APM vendors want to use events from diagnostics_channel to know when a route has changed and what the full routing path to the route is so they can bucket trace data based on the full routing path. For example, requests to /hello/world and /hello/stephen might map to a /:name route on a nested router under /hello which should be able to produce /hello/:name as the full routing path. This requires some method of tracking the active layer so the point at which the diagnostics_channel events are published there will be valid routing information present for the subscriber to gather from the request.

I'll leave this as a draft PR until diagnostics_channel lands in Node.js core.

mcollina

What's the overhead of adding diagnostics_channel to express enabled and disabled?

mcollina · 2020-09-18T07:05:22Z

lib/layer.js

@@ -65,9 +78,23 @@ Layer.prototype.handle_error = function handle_error(error, req, res, next) {
    return next(error)
  }

+  req.layerStack = req.layerStack || []


I would recommend against creating a new array for every request if diagnostics_channel is not enabled.

Fair. Seemed like a possibly useful feature outside of the diagnostics_channel stuff itself, but sounds like there's already another layer-tracking thing in discussion, so I'll take a closer look at that. :)

May also need to consider what the expected behavior is when different versions of this module are mixed together.

wesleytodd · 2020-09-18T14:55:47Z

I think this is actually two features added (not that I think that should pose a problem). It both tracks the layers hit on a req and also reports to the diag channel. The request for tracking the layers is long standing, and there are a few other implementations we would want to consider before we would land this.

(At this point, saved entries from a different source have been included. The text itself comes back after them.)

Context: an optimization exercise on an open-source flow, tuned for small area, a short achievable clock period and few clock cycles per item. The choices shown serve that exercise and are no tape-out recipe.
RTL that was checked went through simulation tests only; none was proved equivalent to the original.
Power figures rest on the tool's default switching activity, not on a simulated workload.

==> flow/design.v <==
module ax12_framer (
    input  wire        clk,
    input  wire        rst,
    input  wire        cmd_valid,
    output wire        cmd_ready,
    input  wire [7:0]  cmd_code,
    input  wire [7:0]  cmd_id,
    input  wire [7:0]  cmd_opc,
    input  wire [15:0] cmd_len,
    input  wire        in_valid,
    output wire        in_ready,
    input  wire [7:0]  in_data,
    output wire        out_valid,
    input  wire        out_ready,
    output wire [7:0]  out_data,
    output wire        res_valid,
    output reg  [7:0]  res_code,
    output reg  [7:0]  csum,
    output reg  [7:0]  rid,
    output reg  [7:0]  rerr,
    output reg  [7:0]  qn
);
    localparam [7:0] RC_OK = 8'h00,
                     RC_CS_SHORT = 8'h10, RC_CS_ID = 8'h11, RC_CS_LENGTH = 8'h12,
                     RC_BAD_OPCODE = 8'h30, RC_PARAM_COUNT = 8'h31,
                     RC_ID_RANGE = 8'h32, RC_PAYLOAD_LONG = 8'h33,
                     RC_FRAME_SHORT = 8'h40, RC_BAD_HEADER = 8'h41,
                     RC_BAD_LENGTH = 8'h42, RC_BAD_CHECKSUM = 8'h43,
                     RC_BAD_ID = 8'h44, RC_BAD_REPLY_ID = 8'h45,
                     RC_BAD_COMMAND = 8'h50;
    function [7:0] add8(input [7:0] a, input [7:0] b);
        reg [7:0] g, p, g1, p1, g2, p2, g3;
        integer i;
        begin
            g = a & b;
            p = a ^ b;
            for (i = 0; i < 8; i = i + 1) begin
                g1[i] = (i >= 1) ? (g[i] | (p[i] & g[i-1])) : g[i];
                p1[i] = (i >= 1) ? (p[i] & p[i-1]) : p[i];
            end
            for (i = 0; i < 8; i = i + 1) begin
                g2[i] = (i >= 2) ? (g1[i] | (p1[i] & g1[i-2])) : g1[i];
                p2[i] = (i >= 2) ? (p1[i] & p1[i-2]) : p1[i];
            end
            for (i = 0; i < 8; i = i + 1)
                g3[i] = (i >= 4) ? (g2[i] | (p2[i] & g2[i-4])) : g2[i];
            add8 = p ^ {g3[6:0], 1'b0};
        end
    endfunction
    reg        st_idle, st_hdr, st_data, st_cs, st_res;
    wire       st_chk = !(st_idle || st_hdr || st_data || st_cs || st_res);
    reg        c_chk, c_fb, c_bld, c_dec, c_pst;    
    reg [15:0] cnt;           
    reg        f_q;           
    reg [2:0]  pos;           
    reg [7:0]  acc;           
    reg [7:0]  ta;            
    reg [7:0]  tb;            
    reg        f_short;       
    reg        f_a;           
    reg        f_b;           
    reg [7:0]  obuf;
    reg        ovalid;
    reg [7:0]  sbuf;          
    reg        svalid;
    reg [7:0]  rc;            
    wire       hi0      = (cmd_len[15:8] == 8'd0);
    wire [7:0] lo       = cmd_len[7:0];
    wire       lo_hi0   = (lo[7:3] == 5'd0);                
    wire       len_zero = hi0 && lo_hi0 && (lo[2:0] == 3'd0);
    wire       len_two  = hi0 && lo_hi0 && (lo[2:0] == 3'd2);
    wire       lo_ge2   = !(lo_hi0 && lo[2:1] == 2'd0);
    wire       lo_ge4   = !(lo_hi0 && !lo[2]);
    wire       lo_le253 = (lo[7:1] != 7'h7F);
    wire       id_ff    = (cmd_id == 8'hFF);
    reg        opc_known, pc_ok;
    always @(*) begin
        opc_known = 1'b1;
        pc_ok = 1'b0;
        case (cmd_opc)
            8'h01, 8'h05, 8'h06: pc_ok = len_zero;
            8'h02:               pc_ok = len_two;
            8'h03, 8'h04:        pc_ok = hi0 && lo_ge2 && lo_le253;
            8'h83:               pc_ok = hi0 && lo_ge4 && lo_le253;
            default:             opc_known = 1'b0;
        endcase
    end
    wire is_chk_c = (cmd_code == 8'h01);
    wire is_enc_c = (cmd_code == 8'h02);
    wire is_dec_c = (cmd_code == 8'h03);
    wire is_bld_c = (cmd_code == 8'h04);
    wire is_pst_c = (cmd_code == 8'h05);
    wire fb_ok   = !id_ff && ((is_enc_c && hi0 && lo != 8'hFF && !len_zero) ||
                              (is_bld_c && opc_known && pc_ok));
    wire sdp_go  = (is_chk_c || is_dec_c || is_pst_c) && !len_zero;
    wire acc_short = hi0 && lo_hi0 && (is_chk_c ? (lo[2:0] < 3'd3) : (lo[2:0] < 3'd6));
    wire start     = st_idle && cmd_valid;
    wire r_hi0 = (cnt[15:8] == 8'd0);
    reg  r_opc_known;
    always @(*) begin
        case (tb)
            8'h01, 8'h02, 8'h03, 8'h04, 8'h05, 8'h06, 8'h83: r_opc_known = 1'b1;
            default: r_opc_known = 1'b0;
        endcase
    end
    reg [7:0] chk_rc;
    always @(*) begin
        if (c_chk)                        chk_rc = RC_CS_SHORT;
        else if (c_dec || c_pst)          chk_rc = RC_FRAME_SHORT;
        else if (c_bld) begin
            if (!r_opc_known)             chk_rc = RC_BAD_OPCODE;
            else if (ta == 8'hFF)         chk_rc = RC_ID_RANGE;
            else                          chk_rc = RC_PARAM_COUNT;
        end else if (c_fb) begin
            if (ta == 8'hFF)              chk_rc = RC_ID_RANGE;
            else if (!r_hi0 || cnt[7:0] == 8'hFF) chk_rc = RC_PAYLOAD_LONG;
            else                          chk_rc = RC_CS_SHORT;
        end else                          chk_rc = RC_BAD_COMMAND;
    end
    wire        ofree   = !ovalid || out_ready;      
    wire        take    = st_data && !svalid && in_valid;
    wire        last_in = (cnt[7:0] == 8'd1) && (f_q || cnt[15:8] == 8'd0);
    reg  [15:0] cnt_m1;
    integer     k;
    always @(*)
        for (k = 0; k < 16; k = k + 1)
            cnt_m1[k] = cnt[k] ^ ((cnt & ((16'd1 << k) - 16'd1)) == 16'd0);
    wire [7:0] flen = cnt[7:0] + (c_bld ? 8'd2 : 8'd1);
    reg  [7:0] hdr_byte;
    always @(*) begin
        case (pos)
            3'd1:    hdr_byte = 8'hFF;
            3'd2:    hdr_byte = ta;
            3'd3:    hdr_byte = sbuf;      
            default: hdr_byte = tb;
        endcase
    end
    wire hdr_last = c_bld ? (pos == 3'd4) : (pos == 3'd3);
    wire [7:0] acc_sum = add8(acc, in_data);     
    wire [7:0] acc_hdr = add8(acc, hdr_byte);    
    wire fwd = c_fb || (((c_dec && pos >= 3'd4) || (c_pst && pos >= 3'd5)) && !last_in);
    wire len_ok = (cnt == {8'd0, sbuf});
    wire chk_ok = (in_data == ~acc);
    reg [7:0] pre_rc, good_rc;
    reg       pre_bad;
    always @(*) begin
        pre_bad = 1'b1;
        if (f_short)             pre_rc = c_chk ? RC_CS_SHORT : RC_FRAME_SHORT;
        else if (f_a)            pre_rc = c_chk ? RC_CS_ID : RC_BAD_HEADER;
        else if (f_b)            pre_rc = c_chk ? RC_CS_LENGTH : RC_BAD_LENGTH;
        else if (!c_chk && ta == 8'hFF) pre_rc = RC_BAD_ID;
        else begin
            pre_rc  = RC_OK;
            pre_bad = 1'b0;
        end
        if (c_dec)               good_rc = RC_OK;
        else if (ta == 8'hFE)    good_rc = RC_BAD_REPLY_ID;
        else if (tb[6])          good_rc = 8'h26;
        else if (tb[5])          good_rc = 8'h25;
        else if (tb[4])          good_rc = 8'h24;
        else if (tb[3])          good_rc = 8'h23;
        else if (tb[2])          good_rc = 8'h22;
        else if (tb[1])          good_rc = 8'h21;
        else if (tb[0])          good_rc = 8'h20;
        else                     good_rc = RC_OK;
    end
    wire       frame_pre = !pre_bad && !c_chk && (c_dec || ta != 8'hFE);
    wire [7:0] fin_rc    = (pre_bad || c_chk) ? pre_rc : (chk_ok ? good_rc : RC_BAD_CHECKSUM);
    wire       fin_frame = frame_pre && chk_ok;
    always @(*) res_code = {1'b0, rc[6:4], 1'b0, rc[2:0]};
    assign cmd_ready = st_idle;
    assign in_ready  = st_data && !svalid;
    assign out_valid = ovalid;
    assign out_data  = obuf;
    assign res_valid = st_res && !ovalid && !svalid;
    always @(posedge clk) begin
        if (rst) begin
            st_idle  <= 1'b1;
            st_hdr   <= 1'b0;
            st_data  <= 1'b0;
            st_cs    <= 1'b0;
            st_res   <= 1'b0;
            ovalid   <= 1'b0;
            svalid   <= 1'b0;
            rc <= 8'd0;
            csum     <= 8'd0;
            rid      <= 8'd0;
            rerr     <= 8'd0;
            qn       <= 8'd0;
        end else begin
            if (ofree) begin
                if (svalid) begin
                    obuf   <= sbuf;
                    ovalid <= 1'b1;
                    svalid <= 1'b0;
                end else if (take && fwd) begin
                    obuf   <= in_data;
                    ovalid <= 1'b1;
                end else if (st_hdr) begin
                    obuf   <= hdr_byte;
                    ovalid <= 1'b1;
                end else if (st_cs) begin
                    obuf   <= ~acc;
                    ovalid <= 1'b1;
                end else if (start) begin
                    obuf   <= 8'hFF;
                    ovalid <= fb_ok;
                end else begin
                    ovalid <= 1'b0;
                end
            end else if (take && fwd) begin
                sbuf   <= in_data;
                svalid <= 1'b1;
            end
            if (take && c_fb == 1'b0 && pos == 3'd3)
                sbuf <= in_data;
            if (st_hdr && pos == 3'd1)
                sbuf <= flen;
            if (start) begin
                c_chk   <= is_chk_c;
                c_fb    <= is_enc_c || is_bld_c;
                c_bld   <= is_bld_c;
                c_dec   <= is_dec_c;
                c_pst   <= is_pst_c;
                cnt     <= cmd_len;
                f_q     <= 1'b0;
                ta      <= cmd_id;
                tb      <= cmd_opc;
                acc     <= (is_enc_c || is_bld_c) ? 8'h01 : is_chk_c ? 8'h00 : 8'h02;
                f_short <= acc_short;
                rc <= RC_OK;
                st_idle <= 1'b0;
                st_hdr  <= fb_ok;
                st_data <= sdp_go;
                pos     <= (is_enc_c || is_bld_c) ? 3'd1 : 3'd0;
            end
            if (st_chk) begin
                rc <= chk_rc;
                    st_res   <= 1'b1;
            end
            if (st_hdr && ofree) begin
                acc <= acc_hdr;
                pos <= pos + 3'd1;
                if (hdr_last) begin
                    st_hdr <= 1'b0;
                    if (cnt == 16'd0) st_cs   <= 1'b1;
                    else              st_data <= 1'b1;
                end
            end
            if (take) begin
                acc <= acc_sum;
                cnt <= cnt_m1;
                if (pos != 3'd7)
                    pos <= pos + 3'd1;
                case (pos)
                    3'd0: f_a <= c_chk ? (in_data == 8'hFF) : (in_data != 8'hFF);
                    3'd1: begin
                        if (c_chk) f_b <= (cnt != {8'd0, in_data});
                        else       f_a <= f_a || (in_data != 8'hFF);
                    end
                    3'd2: ta <= in_data;
                    3'd4: begin
                        if (c_dec || c_pst) begin
                            tb  <= in_data;
                            f_b <= !len_ok;
                            if (len_ok) begin
                                f_q       <= 1'b1;
                                cnt[15:8] <= sbuf - (c_pst ? 8'd2 : 8'd1);
                            end
                        end
                    end
                    default: ;
                endcase
                if (last_in) begin
                    st_data <= 1'b0;
                    if (c_fb) begin
                        st_cs <= 1'b1;
                    end else begin
                        st_res   <= 1'b1;
                        rc <= fin_rc;
                        if (c_chk && !pre_bad) csum <= ~acc_sum;
                        if (fin_frame) begin
                            rid <= ta;
                            qn  <= cnt[15:8];
                        end
                        if (fin_frame && c_pst) rerr <= tb;
                    end
                end
            end
            if (st_cs && ofree && !svalid) begin
                csum   <= ~acc;
                st_cs  <= 1'b0;
                st_res <= 1'b1;
            end
            if (st_res && !ovalid && !svalid) begin
                st_res  <= 1'b0;
                st_idle <= 1'b1;
            end
        end
    end
endmodule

If you don't want to take that discussion on, but still want to see about landing the usage of this feature you might consider removing that.

FWIW, I think this approach is fine with that layer array, but it will still require most folks to iterate to determine the last "route" layer which is typically what folks want when they ask for this feature.

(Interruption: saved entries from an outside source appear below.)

This is an optimization exercise on Yosys and OpenROAD, whose aim is small area, not a production implementation.
The RTL was checked by simulation tests, not by an equivalence proof against the original design.
Power is estimated from default activity; no workload was simulated.

==> raven: inputs <==
// wr2_mfd
module wr2_mfd #(
    parameter [63:0] P_SHORT_DELAY_US   = 64'd250,
    parameter [63:0] P_LONG_DELAY_US    = 64'd500,
    parameter [7:0]  P_HEADER_THRESHOLD = 8'd8,
    parameter [7:0]  P_SHORT_SIG        = 8'h45,
    parameter [7:0]  P_LONG_SIG         = 8'hA1,
    parameter [7:0]  P_CHK_MASK_SEED    = 8'h64,
    parameter [7:0]  P_CHK_ACC_SEED     = 8'h5E,
    parameter [7:0]  P_CHK_TAP          = 8'h18,
    parameter [7:0]  P_HUM_MAX          = 8'd100,
    parameter [7:0]  P_CRC_SEED         = 8'hC0,
    parameter [7:0]  P_CRC_POLY_REFL    = 8'h8C
) (
    input  wire        clk,
    input  wire        rst,
    input  wire        rx,
    input  wire [63:0] now_us,
    input  wire        bus_req,
    input  wire        bus_we,
    input  wire [5:0]  bus_addr,
    input  wire [2:0]  bus_size,
    input  wire [31:0] bus_wdata,
    output reg  [31:0] bus_rdata,
    output wire        bus_err,
    output wire        done
);
    localparam [2:0] ST_IDLE = 3'd0, ST_SEARCH = 3'd1, ST_RECV = 3'd2,
                     ST_DECODE = 3'd3, ST_DONE = 3'd4;
    localparam [1:0] PH_LEVEL = 2'd0, PH_SHORT = 2'd1, PH_LONG = 2'd2;
  ...
export LEC_CHECK = 0
export CAP_MARGIN = 5
export CORE_MARGIN = 2
export CORE_UTILIZATION = 60
export CTS_BUF_LIST = sky130_fd_sc_hd__clkbuf_4
export CTS_CLUSTER_DIAMETER = 50
export CTS_CLUSTER_SIZE = 8
export PLACE_DENSITY = 0.75
export SLEW_MARGIN = 5
create_clock -name core_clock -period 20.0 [get_ports {clk}]
standard.sh (not shown) runs the stock make flow with config.mk's settings and CLKGATE_MAP_FILE= SYNTH_SCRIPT=/design/flow/synth_recipe.tcl, a recipe that flattens the netlist after the stock synthesis.
==> flow/flow/run.sh <==
#!/bin/bash
set -uo pipefail
export BUFFER_PORTS_ARGS="-buffer_cell sky130_fd_sc_hd__buf_1"
export CTS_ARGS="-sink_clustering_enable -repair_clock_nets -buf_list sky130_fd_sc_hd__clkbuf_4 -sink_clustering_size 8 -sink_clustering_max_diameter 50 -dont_use_dummy_load"
bash standard.sh finish > standard_flow.log 2>&1
==> cedar (differences from raven) <==
--- a/flow/design.v
+++ b/flow/design.v
@@ -36,21 +36,19 @@
     reg        cfg_valid, acc_short, acc_long, pol;
     reg [31:0] dl_ms;
     reg [2:0]  state;
     reg [2:0]  res_kind;
     reg [1:0]  misuse_cause;
     reg        cmd_rej;
-    reg [63:0] t_call;          
-    reg        dl_past;         
+    reg [63:0] t_call;
     reg [31:0] cnt_h, cnt_s, cnt_l;
     reg [31:0] snap_h, snap_s, snap_l;
     reg        dl_set, sdl_set, snap_set;
     reg         exp_bit;
     reg [1:0]   ph;
-    reg [41:0]  t_ref;       
-    reg         ref_c;       
+    reg [63:0]  t_ref;
     reg         saw0;
     reg [6:0]   nbit;        
     reg [111:0] sr;          
     reg         target_long;
     reg [7:0]   chk;         
     reg [7:0]   mask;        
@@ -188,35 +186,29 @@
                 sub42[k] = a[k] ^ nb[k] ^ c;
                 c = (a[k] & nb[k]) | (c & (a[k] ^ nb[k]));
             end
         end
     endfunction
     wire [41:0] dl_us = sub42(d_ab[41:0], d_c);
-    wire [21:0] ch_a = now_us[63:42], ch_b = ~t_call[63:42];
-    wire [21:0] ch_s = ch_a ^ ch_b;
-    wire        ch_eq0 = &ch_s;                                  
-    wire        ch_zh  = ~|(ch_s[21:2] ^ (ch_a[20:1] | ch_b[20:1]));
-    wire        ch_eq1 = ch_zh & ~ch_s[0] & ~(ch_s[1] ^ (ch_a[0] | ch_b[0]));   
-    wire        ch_eq2 = ch_zh &  ch_s[0] & ~(ch_s[1] ^ (ch_a[0] & ch_b[0]));   
-    wire [32:0] rm_a = now_us[41:9], rm_b = ~t_ref[41:9];
-    wire [32:0] rm_s = rm_a ^ rm_b;
-    wire        rm_eq0 = &rm_s;
-    wire        rm_eq1 = ~|(rm_s ^ {rm_a[31:0] | rm_b[31:0], 1'b0});
-    wire        rm_wrap = ~|rm_a;
-    wire        top_d0 = ref_c ? ch_eq1 : ch_eq0;
-    wire        top_d1 = ref_c ? ch_eq2 : ch_eq1;
-    wire        rh_eq0 = rm_eq0 & top_d0;                       
-    wire        rh_eq1 = rm_eq1 & (rm_wrap ? top_d1 : top_d0);  
-    wire [9:0]  rl_d = {rh_eq1, now_us[8:0]} - {1'b0, t_ref[8:0]};
+    wire [54:0] rh_x = now_us[63:9] ^ t_ref[63:9];
+    wire rh_eq0 = ~|rh_x;
+    wire [54:0] rh_a = now_us[63:9], rh_b = ~t_ref[63:9];
+    wire [54:0] rh_cin = {rh_a[53:0] | rh_b[53:0], 1'b0};
+    wire rh_eq1 = ~|(rh_a ^ rh_b ^ rh_cin);
+    wire [9:0] rl_d = {rh_eq1, now_us[8:0]} - {1'b0, t_ref[8:0]};
     wire since_ref_250 = !(rh_eq0 || rh_eq1) || (rl_d >= 10'd250);
     wire since_ref_500 = !(rh_eq0 || rh_eq1) || (rl_d >= 10'd500);
+    wire [21:0] ch_x = now_us[63:42] ^ t_call[63:42];
+    wire ch_eq0 = ~|ch_x;
+    wire [21:0] ch_a = now_us[63:42], ch_b = ~t_call[63:42];
+    wire [21:0] ch_cin = {ch_a[20:0] | ch_b[20:0], 1'b0};
+    wire ch_eq1 = ~|(ch_a ^ ch_b ^ ch_cin);
     wire [42:0] dl_s  = add42(t_call[41:0], dl_us);
     wire        dl_ge = ge42(now_us[41:0], dl_s[41:0]);
-    wire dl_expired = !sdl_set || dl_past ||
-                      (ch_eq0 ? (!dl_s[42] && dl_ge) : ch_eq1 ? (!dl_s[42] || dl_ge) : 1'b1);
-    wire ref_far = !ch_eq0 && !ch_eq1;
+    wire dl_expired = !sdl_set ? 1'b1 : ch_eq0 ? (!dl_s[42] && dl_ge) :
+                      ch_eq1 ? (!dl_s[42] || dl_ge) : 1'b1;
     wire exp_next = (rx == exp_bit) ? ~exp_bit : exp_bit;
     wire bit_val  = exp_next ^ pol;
     wire [7:0] byte_new = {sr[6:0], bit_val};
     wire do_reset = rst || (cmd_wr && cmd_accept && op == OP_REINIT);
     wire short_ok = acc_short && raw1 == P_SHORT_SIG && chk == raw6 && raw5 <= P_HUM_MAX;
     wire long_ok  = (chk == sr[7:0]);
@@ -332,45 +324,33 @@
                 end
                 default: ;
             endcase
         end
     end
     always @(posedge clk) begin
-        if (cmd_wr && cmd_accept && op == OP_DECODE) begin
-            t_call  <= now_us;
-            dl_past <= 1'b0;
-        end
+        if (cmd_wr && cmd_accept && op == OP_DECODE)
+            t_call <= now_us;
         if (state == ST_SEARCH) begin
             exp_bit     <= ~pol;
             ph          <= PH_LEVEL;
             saw0        <= 1'b0;
             nbit        <= 7'd0;
             target_long <= 1'b0;
             chk         <= P_CHK_ACC_SEED;
             mask        <= MASK_PRE;
         end else if (state == ST_RECV) begin
             case (ph)
                 PH_LEVEL: begin
                     if (rx == exp_bit) begin
-                        t_ref <= now_us[41:0];
-                        ref_c <= ch_eq1;
-                        if (ref_far) begin
-                            dl_past       <= 1'b1;
-                            t_call[63:42] <= now_us[63:42];
-                        end
+                        t_ref <= now_us;
                         ph    <= PH_SHORT;
                     end
                 end
                 PH_SHORT: begin
                     if (since_ref_250) begin
-                        t_ref <= now_us[41:0];
-                        ref_c <= ch_eq1;
-                        if (ref_far) begin
-                            dl_past       <= 1'b1;
-                            t_call[63:42] <= now_us[63:42];
-                        end
+                        t_ref <= now_us;
                         ph    <= PH_LONG;
                     end
                 end
                 PH_LONG: begin
                     if (since_ref_500) begin
                         exp_bit <= exp_next;
==> flow/run.sh (new file) <==
#!/bin/bash
# synth_recipe.tcl (not shown) runs the flow's synth.tcl, then flattens the netlist and writes it again
# the make line also repeats each setting of config.mk as NAME=value (left out here)
make -C /OpenROAD-flow-scripts/flow DESIGN_CONFIG=/design/flow/config.mk WORK_HOME=/design/flow/orfs CLKGATE_MAP_FILE= SYNTH_SCRIPT=/design/flow/synth_recipe.tcl finish
CAP_MARGIN = 20   (was 5)
CORE_UTILIZATION = 40   (was 60)
CTS_BUF_LIST = sky130_fd_sc_hd__clkbuf_2   (was sky130_fd_sc_hd__clkbuf_4)
CTS_CLUSTER_DIAMETER = unset   (was 50)
CTS_CLUSTER_SIZE = unset   (was 8)
PLACE_DENSITY = 0.6   (was 0.75)
SLEW_MARGIN = 20   (was 5)
removed: flow/flow/run.sh
removed: flow/standard.sh
==> quartz (differences from raven) <==
--- a/flow/design.v
+++ b/flow/design.v
@@ -104,13 +104,14 @@
     wire [7:0] raw6 = sr[7:0];
     wire        is_short = (res_kind == RK_THERMO);
     wire        is_long  = (res_kind == RK_WEATHER);
     wire [11:0] temp_raw = {raw3[3:0], raw4};
     wire [15:0] temp_f10 = {4'd0, temp_raw} - 16'd400;
     wire [3:0]  channel  = {1'b0, raw3[6:4]} + 4'd1;
-    wire [31:0] res_seq    = (is_short || is_long) ? add32(cnt_s, cnt_l) : 32'd0;
+    wire [42:0] sh_sum;
+    wire [31:0] res_seq    = (is_short || is_long) ? sh_sum[31:0] : 32'd0;
     wire [31:0] res_short0 = is_short ? {4'd0, temp_raw, raw2, raw3[7], 3'd0, channel} : 32'd0;
     wire [31:0] res_short1 = is_short ? {raw6, raw5, temp_f10} : 32'd0;
     wire [31:0] res_long0  = is_long ? {sr[87:80], sr[95:88], sr[103:96], sr[111:104]} : 32'd0;
     wire [31:0] res_long1  = is_long ? {sr[55:48], sr[63:56], sr[71:64], sr[79:72]} : 32'd0;
     wire [31:0] res_long2  = is_long ? {sr[23:16], sr[31:24], sr[39:32], sr[47:40]} : 32'd0;
     wire [31:0] res_long3  = is_long ? {16'd0, sr[7:0], sr[15:8]} : 32'd0;
@@ -206,13 +207,16 @@
     wire        top_d1 = ref_c ? ch_eq2 : ch_eq1;
     wire        rh_eq0 = rm_eq0 & top_d0;                       
     wire        rh_eq1 = rm_eq1 & (rm_wrap ? top_d1 : top_d0);  
     wire [9:0]  rl_d = {rh_eq1, now_us[8:0]} - {1'b0, t_ref[8:0]};
     wire since_ref_250 = !(rh_eq0 || rh_eq1) || (rl_d >= 10'd250);
     wire since_ref_500 = !(rh_eq0 || rh_eq1) || (rl_d >= 10'd500);
-    wire [42:0] dl_s  = add42(t_call[41:0], dl_us);
+    wire        sh_dl = (state == ST_SEARCH);
+    assign sh_sum = add42(sh_dl ? t_call[41:0] : {10'd0, cnt_s},
+                          sh_dl ? dl_us : {10'd0, cnt_l});
+    wire [42:0] dl_s  = sh_sum;
     wire        dl_ge = ge42(now_us[41:0], dl_s[41:0]);
     wire dl_expired = !sdl_set || dl_past ||
                       (ch_eq0 ? (!dl_s[42] && dl_ge) : ch_eq1 ? (!dl_s[42] || dl_ge) : 1'b1);
     wire ref_far = !ch_eq0 && !ch_eq1;
     wire exp_next = (rx == exp_bit) ? ~exp_bit : exp_bit;
     wire bit_val  = exp_next ^ pol;
==> flow/flow/run.sh (replaced) <==
#!/bin/bash
set -uo pipefail
here=$(pwd)
mkdir -p "$here/scripts_abc"
for f in "$FLOW_HOME"/scripts/*; do ln -sf "$f" "$here/scripts_abc/"; done
rm -f "$here/scripts_abc/abc_speed.script"
cp "$here/flow/abc_map.script" "$here/scripts_abc/abc_speed.script"
export BUFFER_PORTS_ARGS="-buffer_cell sky130_fd_sc_hd__buf_1"
export CTS_ARGS="-sink_clustering_enable -repair_clock_nets -buf_list sky130_fd_sc_hd__clkbuf_4 -sink_clustering_size 7 -sink_clustering_max_diameter 45 -dont_use_dummy_load"
bash standard.sh SCRIPTS_DIR="$here/scripts_abc" finish > standard_flow.log 2>&1
==> flow/flow/abc_map.script (new file) <==
&get -n
&st
&syn2
&dch
&nf
&st
&syn2
&dch
&nf
&st
&syn2
&dch
&nf
&st
&syn2
&dch
&nf
&st
&syn2
&dch
&nf
&st
&dch
&nf
&put
CAP_MARGIN = 20   (was 5)
CTS_CLUSTER_DIAMETER = 45   (was 50)
CTS_CLUSTER_SIZE = 7   (was 8)
SLEW_MARGIN = 20   (was 5)
==> notes.md <==
item                                                              cedar        raven         quartz
Run status                                     timing/DRC/antenna clean  timing/DRC/antenna clean  timing/DRC/antenna clean
Std-Cell Rows                                                        96           77             75
Number of well-tap cells placed                                     882          592            539
Arrival time of the worst setup path                           14880 ps     18810 ps       15540 ps
Sequential element share of the synthesized area                  53.6%        51.7%          54.4%
Sequential power                                                1.20 mW      1.15 mW        1.21 mW
Non-clock inverter instance count of the final layout               260          251            159
FILL cells                                                         6254         3451           3187
Part of the power in combinational logic                           5.3%         6.3%          23.1%
CP endpoint                                               bus_rdata[30]  res_kind[1]  bus_rdata[31]
Diode insertion count for antenna repair                              3            7              4
Number of cells after detailed placement                           3104         2805           2792
Final routed wirelength across all metal layers                77700 um     66100 um       75300 um
Routed len/inst                                                 23.0 um      22.9 um        26.1 um
Multi-input gates                                                  1256         1275           1385
Power drawn by the combinational cells                         0.113 mW     0.113 mW       0.532 mW
Share of the final layout cell area in multi-input gates          36.9%        41.1%          40.2%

Existing PR for "layer tracking": #86

lib/layer.js

dougwilson · 2020-09-18T14:59:49Z

Yes @wesleytodd , I thought the same thing regarding this PR. Looking at the tracking this adds, I think it is done differently from what I've seen the others doing so far, including that linked PR. Specifically, it doesn't store the matched layers/routes on the request, instead it is trying to keep just a stack of the current hierchy of where it is at the moment, popping them back off once it leaves (vs keeping them for tracking which ones matched).

wesleytodd · 2020-09-18T16:53:43Z

Yeah, and maybe that is not a problem, but also if we can solve the long standing ask and also deliver on the needs to reporting to the diag channel I think we would want to.

Qard · 2020-09-18T16:59:06Z

Yeah, so the layer matching bits are basically because what an APM will want from this diagnostics_channel data is to be able to lookup what is the full path to the route I'm at right now.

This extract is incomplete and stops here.